Legal Aid Leadership Development Institute equips legal aid attorneys to address challenging projects

Matthew Trail

Matthew Trail 2011 Florida Legal Aid Leadership Development Institute Fellow

Legal Aid lawyer Matthew Trail thought a Lee County public school needed systemic change.

The school, designed for children with behavioral problems, was failing the students by not providing mental health and proper academic support as mandated by law, said Trail, an attorney with the Florida Equal Justice Center in Fort Myers whose work is funded by a Florida Bar Foundation Children’s Legal Services grant.

“I know it’s been a problem for a couple of years,” Trail said. “But I didn’t quite know how to tackle it.”

Trail credits his fellowship with the Foundation’s Florida Legal Aid Leadership Development Institute with helping him structure a working plan to create change.

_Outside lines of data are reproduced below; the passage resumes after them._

File: config.mk
export PLATFORM = sky130hd
export DESIGN_NAME = alu_serial_seq
export DESIGN_NICKNAME = d
export VERILOG_FILES = /design/src/rtl/alu_serial_seq_pkg.sv /design/src/rtl/alu_1bit.sv /design/src/rtl/alu_serial_seq.sv
export SDC_FILE = /design/constraint.sdc
export NUM_CORES = 1
export LEC_CHECK = 0
export ABC_AREA = 1
export CAP_MARGIN = 5
export CELL_PAD_IN_SITES_DETAIL_PLACEMENT = 1
export CELL_PAD_IN_SITES_GLOBAL_PLACEMENT = 1
export CORE_MARGIN = 8
export CORE_UTILIZATION = 37
export DETAILED_ROUTE_END_ITERATION = 10
export MAX_ROUTING_LAYER = met4
export PLACE_DENSITY = 0.85
export SETUP_SLACK_MARGIN = 0.4
export SYNTH_ARGS = -nofsm -noshare
export SYNTH_HDL_FRONTEND = slang
export SYNTH_SLANG_ARGS = --single-unit
File: constraint.sdc
create_clock -name clk -period 2.6 [get_ports clk]
set_clock_uncertainty 0.2 [all_clocks]
set_input_delay 0.39 -clock clk [delete_from_list [all_inputs] [get_ports clk]]
set_output_delay 0.39 -clock clk [all_outputs]
set_load 0.01 [all_outputs]
File: src/rtl/alu_serial_seq_pkg.sv
// Shared definitions for the bit-serial ALU sequencer: op codes and FSM states.
// The optional subtract path is enabled by defining ALU_SERIAL_SUB_EN.
package alu_serial_seq_pkg;

    typedef enum logic [1:0] {
        ALU_ADD = 2'b00,
        ALU_XOR = 2'b01,
        ALU_AND = 2'b10,
        ALU_OR  = 2'b11
    } aluOp_e;

    typedef enum logic [1:0] {
        ST_IDLE  = 2'b00,
        ST_SHIFT = 2'b01,
        ST_DONE  = 2'b10
    } state_e;

endpackage

File: src/rtl/alu_1bit.sv
// One-bit ALU slice: full adder for ADD, plain gates for the logic ops.
// Logic ops never produce a carry so the sequencer's carry flag reads 0 for them.
module alu_1bit
    import alu_serial_seq_pkg::*;
(
    input  logic   rs1_i,
    input  logic   rs2_i,
    input  logic   carry_i,
    input  aluOp_e alu_op_i,
    output logic   result_o,
    output logic   carry_o
);

    always_comb begin
        result_o = 1'b0;
        carry_o  = 1'b0;
        case (alu_op_i)
            ALU_ADD: begin
                result_o = rs1_i ^ rs2_i ^ carry_i;
                carry_o  = (rs1_i & rs2_i) | (carry_i & (rs1_i ^ rs2_i));
            end
            ALU_XOR: result_o = rs1_i ^ rs2_i;
            ALU_AND: result_o = rs1_i & rs2_i;
            ALU_OR:  result_o = rs1_i | rs2_i;
            default: result_o = 1'b0;
        endcase
    end

endmodule

File: src/rtl/alu_serial_seq.sv
// Bit-serial execute sequencer: streams two operands LSB-first through one alu_1bit.
// Define ALU_SERIAL_SUB_EN to turn ADD with sub=1 into a - b.
module alu_serial_seq
    import alu_serial_seq_pkg::*;
#(
    parameter int WIDTH = 16
) (
    input  logic             clk,
    input  logic             rst,
    input  logic             in_valid,
    output logic             in_ready,
    input  logic [1:0]       op,
    input  logic             sub,
    input  logic [WIDTH-1:0] a,
    input  logic [WIDTH-1:0] b,
    output logic             out_valid,
    input  logic             out_ready,
    output logic [WIDTH-1:0] result,
    output logic             carry_flag,
    output logic             zero_flag
);

    localparam int CNT_W = $clog2(WIDTH);

    state_e           state_q, state_d;
    logic [WIDTH-1:0] aSh_q, bSh_q, resSh_q;
    aluOp_e           op_q;
    logic             carry_q, nz_q;
    logic [CNT_W-1:0] cnt_q;

    logic accept, lastBit, loadSub, aluRes, aluCarry;

    assign accept  = in_valid & in_ready;
    assign lastBit = (cnt_q == CNT_W'(WIDTH - 1));

`ifdef ALU_SERIAL_SUB_EN
    assign loadSub = (aluOp_e'(op) == ALU_ADD) & sub;
`else
    logic unusedSub;
    assign unusedSub = sub;
    assign loadSub   = 1'b0;
`endif

    alu_1bit u_alu (
        .rs1_i    (aSh_q[0]),
        .rs2_i    (bSh_q[0]),
        .carry_i  (carry_q),
        .alu_op_i (op_q),
        .result_o (aluRes),
        .carry_o  (aluCarry)
    );

    always_ff @(posedge clk) begin
        if (rst) state_q <= ST_IDLE;
        else     state_q <= state_d;
    end

    always_comb begin
        state_d = state_q;
        case (state_q)
            ST_IDLE:  if (accept) state_d = ST_SHIFT;
            ST_SHIFT: if (lastBit) state_d = ST_DONE;
            ST_DONE:  if (out_ready) state_d = ST_IDLE;
            default:  state_d = ST_IDLE;
        endcase
    end

    always_comb begin
        in_ready  = (state_q == ST_IDLE);
        out_valid = (state_q == ST_DONE);
    end

    // Subtraction is a + ~b + 1: invert b on load and seed the carry with 1.
    always_ff @(posedge clk) begin
        if (rst) begin
            aSh_q   <= '0;
            bSh_q   <= '0;
            resSh_q <= '0;
            op_q    <= ALU_ADD;
            carry_q <= 1'b0;
            nz_q    <= 1'b0;
            cnt_q   <= '0;
        end else if (accept) begin
            aSh_q   <= a;
            bSh_q   <= loadSub ? ~b : b;
            op_q    <= aluOp_e'(op);
            carry_q <= loadSub;
            nz_q    <= 1'b0;
            cnt_q   <= '0;
        end else if (state_q == ST_SHIFT) begin
            resSh_q <= {aluRes, resSh_q[WIDTH-1:1]};
            aSh_q   <= aSh_q >> 1;
            bSh_q   <= bSh_q >> 1;
            carry_q <= aluCarry;
            nz_q    <= nz_q | aluRes;
            cnt_q   <= cnt_q + 1'b1;
        end
    end

    assign result     = resSh_q;
    assign carry_flag = out_valid & carry_q;
    assign zero_flag  = out_valid & ~nz_q;

endmodule

==> results of run 1 <==
-- cell usage after synthesis --
cell type	n	share of area, %
a21oi_1	38	7.8
a22oi_1	1	0.31
buf_2	6	1.2
buf_4	2	0.62
buf_6	4	1.9
clkbuf_1	6	0.93
dfxtp_1	58	48
fa_1	1	0.82
ha_1	3	1.5
inv_1	14	2.2
inv_2	1	0.15
nand2_1	105	16
nand2_4	1	0.46
nand3_1	5	1.0
nand4_1	2	0.51
nor2_1	70	11
nor2_2	1	0.26
nor2_4	2	0.93
nor3b_1	1	0.31
o21ai_0	19	3.9
xor2_1	1	0.36
===== config.mk =====
export PLATFORM = sky130hd
export DESIGN_NAME = mem_responder_flat
export DESIGN_NICKNAME = d
export VERILOG_FILES = /design/src/rtl/mem_responder_pkg.sv /design/src/rtl/mem_responder_if.sv /design/src/rtl/mem_responder_array.sv /design/src/rtl/mem_responder.sv /design/src/flat_wrapper.sv
export SDC_FILE = /design/constraint.sdc
export NUM_CORES = 2
export LEC_CHECK = 0
export CAP_MARGIN = 0
export CORE_UTILIZATION = 50
export DETAILED_ROUTE_END_ITERATION = 8
export MAX_ROUTING_LAYER = met4
export PLACE_DENSITY = 0.65
export SYNTH_ARGS = -nofsm -noshare
export SYNTH_HDL_FRONTEND = slang
export SYNTH_SLANG_ARGS = --single-unit

===== constraint.sdc =====
create_clock -name clk -period 7.6 [get_ports clk]
set_clock_uncertainty 0.2 [all_clocks]
set_input_delay 1.9 -clock clk [delete_from_list [all_inputs] [get_ports clk]]
set_output_delay 1.9 -clock clk [all_outputs]
set_load 0.1 [all_outputs]

===== src/rtl/mem_responder_pkg.sv =====
// Shared types and constants for the EN/RW/MFC memory responder.
package mem_pkg;

    localparam int ADDR_W_DEF = 8;
    localparam int DATA_W_DEF = 16;

    localparam logic RW_READ  = 1'b1;
    localparam logic RW_WRITE = 1'b0;

    typedef enum logic [1:0] {
        ST_IDLE   = 2'd0,
        ST_WAIT   = 2'd1,
        ST_ACCESS = 2'd2,
        ST_DONE   = 2'd3
    } state_t;

endpackage


===== src/rtl/mem_responder_if.sv =====
// Processor-to-memory handshake bundle (initiator = master, memory = slave).
interface mem_responder_if
    import mem_pkg::*;
#(
    parameter int ADDR_W = ADDR_W_DEF,
    parameter int DATA_W = DATA_W_DEF
);
    // Handshake: the initiator raises EN with RW/addr/wdata stable on the sampling edge
    // and holds EN high until it sees MFC; it then drops EN, and MFC/err fall one edge later.
    logic              EN;
    logic              RW;
    logic [ADDR_W-1:0] addr;
    logic [DATA_W-1:0] wdata;
    logic [DATA_W-1:0] rdata;
    logic              MFC;
    logic              err;

    modport master (output EN, RW, addr, wdata, input rdata, MFC, err);
    modport slave  (input EN, RW, addr, wdata, output rdata, MFC, err);

endinterface


===== src/rtl/mem_responder_array.sv =====
// Single-port synchronous RAM: registered read port, no reset on contents or read data.
module mem_array
    import mem_pkg::*;
#(
    parameter int ADDR_W = ADDR_W_DEF,
    parameter int DATA_W = DATA_W_DEF,
    parameter int DEPTH  = 256
) (
    input  logic              clk,
    input  logic              we_i,
    input  logic              re_i,
    input  logic [ADDR_W-1:0] addr_i,
    input  logic [DATA_W-1:0] wdata_i,
    output logic [DATA_W-1:0] rdata_o
);

    logic [DATA_W-1:0] mem_q [DEPTH];
    logic [DATA_W-1:0] rdata_q;

    always_ff @(posedge clk) begin
        if (we_i) mem_q[addr_i] <= wdata_i;
        if (re_i) rdata_q <= mem_q[addr_i];
    end

    assign rdata_o = rdata_q;

endmodule
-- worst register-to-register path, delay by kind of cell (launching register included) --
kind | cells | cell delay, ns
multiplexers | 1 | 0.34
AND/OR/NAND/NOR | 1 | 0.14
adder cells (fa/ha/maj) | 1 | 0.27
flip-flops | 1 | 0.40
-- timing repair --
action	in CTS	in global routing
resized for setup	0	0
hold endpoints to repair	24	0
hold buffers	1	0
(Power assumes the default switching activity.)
## src/rtl/cmi_packet_responder.sv

```systemverilog
// CMI far-end responder: parses 11-byte CMI frames from the UART receiver and answers each one with a reply frame.
// Optional macro CMI_RESPONDER_TIMEOUT_EN compiles in the inter-byte timeout that abandons stalled frames.
module cmi_packet_responder #(
    parameter logic [7:0]  SYNC_BYTE    = 8'hA5,
    parameter logic [1:0]  REPLY_TYPE   = 2'b01,
    parameter int unsigned TIMEOUT_CLKS = 2000
) (
    input  logic        clk,
    input  logic        rst_n,
    input  logic [7:0]  rx_data,
    input  logic        rx_ena,
    input  logic        tx_busy,
    output logic [7:0]  tx_data,
    output logic        tx_enable,
    input  logic [15:0] cmi_self0,
    input  logic [15:0] cmi_self1,
    input  logic [15:0] cmi_self2,
    input  logic [15:0] cmi_self3,
    output logic [7:0]  cmi_head,
    output logic [15:0] cmi_data0,
    output logic [15:0] cmi_data1,
    output logic [15:0] cmi_data2,
    output logic [15:0] cmi_data3,
    output logic        cmi_rdy,
    output logic        cmi_fault,
    output logic        cmi_overrun
);

    typedef enum logic [1:0] {R_IDLE, R_HEAD, R_DATA, R_CSUM} rx_state_t;
    typedef enum logic [1:0] {T_IDLE, T_LOAD, T_SEND, T_GAP} tx_state_t;

    rx_state_t   rx_state_q;
    logic [7:0]  head_sh_q;
    logic [15:0] data_sh_q [4];
    logic [7:0]  xor_q;
    logic [2:0]  idx_q;
    logic [7:0]  head_q;
    logic [15:0] data_q [4];
    logic        rdy_q;
    logic        fault_q;
    logic        timeout_hit;

    tx_state_t   tx_state_q;
    logic [15:0] snap_q [4];
    logic [7:0]  snap_head_q;
    logic [7:0]  csum_q;
    logic [3:0]  byte_idx_q;
    logic [7:0]  tx_last_q;
    logic [15:0] self_w [4];
    logic [15:0] fold_w;
    logic [7:0]  csum_d;
    logic [2:0]  byte_rel;
    logic [15:0] pick_w;
    logic [7:0]  cur_byte;

    assign self_w[0] = cmi_self0;
    assign self_w[1] = cmi_self1;
    assign self_w[2] = cmi_self2;
    assign self_w[3] = cmi_self3;

`ifdef CMI_RESPONDER_TIMEOUT_EN
    logic [15:0] idle_cnt_q;

    // Only counts while a frame is open; any received byte restarts the wait.
    assign timeout_hit = (rx_state_q != R_IDLE) && !rx_ena &&
                         (idle_cnt_q == 16'(TIMEOUT_CLKS - 1));

    always_ff @(posedge clk or negedge rst_n) begin
        if (!rst_n) begin
            idle_cnt_q <= 16'd0;
        end else if (rx_state_q == R_IDLE || rx_ena || timeout_hit) begin
            idle_cnt_q <= 16'd0;
        end else begin
            idle_cnt_q <= idle_cnt_q + 16'd1;
        end
    end
`else
    logic timeout_unused;

    assign timeout_hit    = 1'b0;
    assign timeout_unused = (TIMEOUT_CLKS != 0);
`endif

    always_ff @(posedge clk or negedge rst_n) begin
        if (!rst_n) begin
            rx_state_q <= R_IDLE;
            head_sh_q  <= 8'd0;
            xor_q      <= 8'd0;
            idx_q      <= 3'd0;
            head_q     <= 8'd0;
            rdy_q      <= 1'b0;
            fault_q    <= 1'b0;
            for (int i = 0; i < 4; i++) begin
                data_sh_q[i] <= 16'd0;
                data_q[i]    <= 16'd0;
            end
        end else begin
            rdy_q   <= 1'b0;
            fault_q <= 1'b0;
            if (timeout_hit) begin
                rx_state_q <= R_IDLE;
                fault_q    <= 1'b1;
            end else if (rx_ena) begin
                case (rx_state_q)
                    R_IDLE: begin
                        if (rx_data == SYNC_BYTE) begin
                            rx_state_q <= R_HEAD;
                        end
                    end
                    R_HEAD: begin
                        head_sh_q  <= rx_data;
                        xor_q      <= rx_data;
                        idx_q      <= 3'd0;
                        rx_state_q <= R_DATA;
                    end
                    R_DATA: begin
                        // Even index is the high byte of word idx/2.
                        if (!idx_q[0]) begin
                            data_sh_q[idx_q[2:1]][15:8] <= rx_data;
                        end else begin
                            data_sh_q[idx_q[2:1]][7:0] <= rx_data;
                        end
                        xor_q <= xor_q ^ rx_data;
                        idx_q <= idx_q + 3'd1;
                        if (idx_q == 3'd7) begin
                            rx_state_q <= R_CSUM;
                        end
                    end
                    R_CSUM: begin
                        if (rx_data == xor_q) begin
                            head_q <= head_sh_q;
                            for (int i = 0; i < 4; i++) begin
                                data_q[i] <= data_sh_q[i];
                            end
                            rdy_q <= 1'b1;
                        end else begin
                            fault_q <= 1'b1;
                        end
                        rx_state_q <= R_IDLE;
                    end
                    default: rx_state_q <= R_IDLE;
                endcase
            end
        end
    end

    assign cmi_head    = head_q;
    assign cmi_data0   = data_q[0];
    assign cmi_data1   = data_q[1];
    assign cmi_data2   = data_q[2];
    assign cmi_data3   = data_q[3];
    assign cmi_rdy     = rdy_q;
    assign cmi_fault   = fault_q;
    assign cmi_overrun = rdy_q && (tx_state_q != T_IDLE);

    always_comb begin
        fold_w = snap_q[0] ^ snap_q[1] ^ snap_q[2] ^ snap_q[3];
        csum_d = snap_head_q ^ fold_w[15:8] ^ fold_w[7:0];
    end

    // Reply byte selection: 0 sync, 1 header, 2..9 payload high-first, 10 checksum.
    always_comb begin
        byte_rel = 3'(byte_idx_q - 4'd2);
        pick_w   = snap_q[byte_rel[2:1]];
        cur_byte = csum_q;
        if (byte_idx_q == 4'd0) begin
            cur_byte = SYNC_BYTE;
        end else if (byte_idx_q == 4'd1) begin
            cur_byte = snap_head_q;
        end else if (byte_idx_q <= 4'd9) begin
            cur_byte = byte_rel[0] ? pick_w[7:0] : pick_w[15:8];
        end
    end

    // The strobe reacts to tx_busy in the same cycle so the first byte can leave two clocks after cmi_rdy.
    assign tx_enable = (tx_state_q == T_SEND) && !tx_busy;
    assign tx_data   = tx_enable ? cur_byte : tx_last_q;

    always_ff @(posedge clk or negedge rst_n) begin
        if (!rst_n) begin
            tx_state_q  <= T_IDLE;
            snap_head_q <= 8'd0;
            csum_q      <= 8'd0;
            byte_idx_q  <= 4'd0;
            tx_last_q   <= 8'd0;
            for (int i = 0; i < 4; i++) begin
                snap_q[i] <= 16'd0;
            end
        end else begin
            case (tx_state_q)
                T_IDLE: begin
                    if (rdy_q) begin
                        for (int i = 0; i < 4; i++) begin
                            snap_q[i] <= self_w[i];
                        end
                        snap_head_q <= {head_q[7:2], REPLY_TYPE};
                        byte_idx_q  <= 4'd0;
                        tx_state_q  <= T_LOAD;
                    end
                end
                T_LOAD: begin
                    csum_q     <= csum_d;
                    tx_state_q <= T_SEND;
                end
                T_SEND: begin
                    if (!tx_busy) begin
                        tx_last_q <= cur_byte;
                        if (byte_idx_q == 4'd10) begin
                            tx_state_q <= T_IDLE;
                        end else begin
                            byte_idx_q <= byte_idx_q + 4'd1;
                            tx_state_q <= T_GAP;
                        end
                    end
                end
                T_GAP: begin
                    tx_state_q <= T_SEND;
                end
                default: tx_state_q <= T_IDLE;
            endcase
        end
    end

endmodule

```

The year-long institute, which concluded May 19, brought together 13 up-and-coming legal aid attorney fellows and 13 more-experienced legal aid attorney mentors to strategize on projects the fellows created to solve problems identified in their communities. Other projects included developing a policy to minimize academic disruptions among foster youth and creating a pro se clinic in Polk County. The Florida Bar Foundation funded the establishment of the institute by the Center for Legal Aid Education in 2009.

“The institute has been valuable for me to meet with other attorneys to discuss legal strategy,” said Trail, who added that the school district has now, after extensive legal advocacy, hired a behavioral expert to work at the school. “I’ve been able to do some good work and get some changes that I don’t think I would have been able to do without the institute experience.”

Martha Pardo

Martha Pardo 2011 Florida Legal Aid Leadership Development Institute Fellow

Institute fellow Martha Pardo, an attorney with Florida Rural Legal Services in West Palm Beach, worked on a project to help ensure that a local public housing authority complied with federal and state regulations when terminating residents from housing programs.

Pardo said learning how to manage large projects and getting other stakeholders involved was the key to the project’s

success.

“Housing recipients’ rights were being ignored during the termination process, which is a federally-protected right,” Pardo said. “Through tireless advocacy efforts and applying the tools learned at the Florida Legal Aid Leadership Development Institute, the public housing authority changed the way it was implementing the rules. The changes were slow and not without a fight, but they happened.”